EXCEPT command introduced in SQL Server 2005 is used to compare two tables/view/sub queries. It returns distinct rows from left result set which are not present in the right result set. The NOT IN operator does the same however it doesn’t returns the distinct result set. Let’s look at an example
Execute the below script to create dummy tables and insert rows.
-- Create dummy tables
Create table tblone (sno int identity,col1 char(1))
create table tbltwo (sno int identity, col1 char(1))
insert into tblone values('A'),('A'),('B'),('C')
insert into tbltwo values('B'),('E'),('F')
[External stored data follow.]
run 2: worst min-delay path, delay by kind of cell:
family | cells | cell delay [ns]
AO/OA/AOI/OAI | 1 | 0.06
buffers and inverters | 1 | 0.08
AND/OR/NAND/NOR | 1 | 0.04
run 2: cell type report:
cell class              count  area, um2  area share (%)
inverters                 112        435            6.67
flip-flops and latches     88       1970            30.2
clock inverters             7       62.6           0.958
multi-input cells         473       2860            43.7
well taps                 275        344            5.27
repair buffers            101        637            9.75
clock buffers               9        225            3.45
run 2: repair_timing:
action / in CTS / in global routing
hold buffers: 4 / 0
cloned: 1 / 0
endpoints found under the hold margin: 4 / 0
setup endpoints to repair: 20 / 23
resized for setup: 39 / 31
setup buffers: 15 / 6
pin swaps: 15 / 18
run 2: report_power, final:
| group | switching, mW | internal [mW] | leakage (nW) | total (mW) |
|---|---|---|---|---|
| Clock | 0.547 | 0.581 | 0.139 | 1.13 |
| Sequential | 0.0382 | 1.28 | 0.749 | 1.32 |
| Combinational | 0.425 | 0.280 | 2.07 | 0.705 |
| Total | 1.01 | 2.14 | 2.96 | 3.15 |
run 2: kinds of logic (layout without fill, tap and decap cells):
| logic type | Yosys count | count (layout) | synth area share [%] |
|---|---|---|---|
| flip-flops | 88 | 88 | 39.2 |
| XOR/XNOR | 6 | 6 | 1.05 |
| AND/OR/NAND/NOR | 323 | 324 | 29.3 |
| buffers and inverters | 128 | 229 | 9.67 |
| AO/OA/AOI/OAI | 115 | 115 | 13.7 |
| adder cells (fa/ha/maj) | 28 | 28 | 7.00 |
Let’s now find all col1 values from tblone which are not in tbltwo using EXCEPT and NOT IN operator and compare the result.
The EXCEPT returns distinct rows whereas NOT IN didn’t return distinct values. Let’s now analyze the execution plan for both the queries.
As shown in above snapshot, the EXCEPT query is slower than NOT IN. The distinct sort operator in the EXCEPT costs 63% of the total execution time. Let’s create a non-clustered index on tblone.col1 and then analyze the execution plan.
CREATE INDEX ix_col1 on tblone(col1)
As shown in above snapshot, the performance of EXCEPT and NOT IN is same as the distinct sort operator is replace by the index scan on tblone.ix_col1.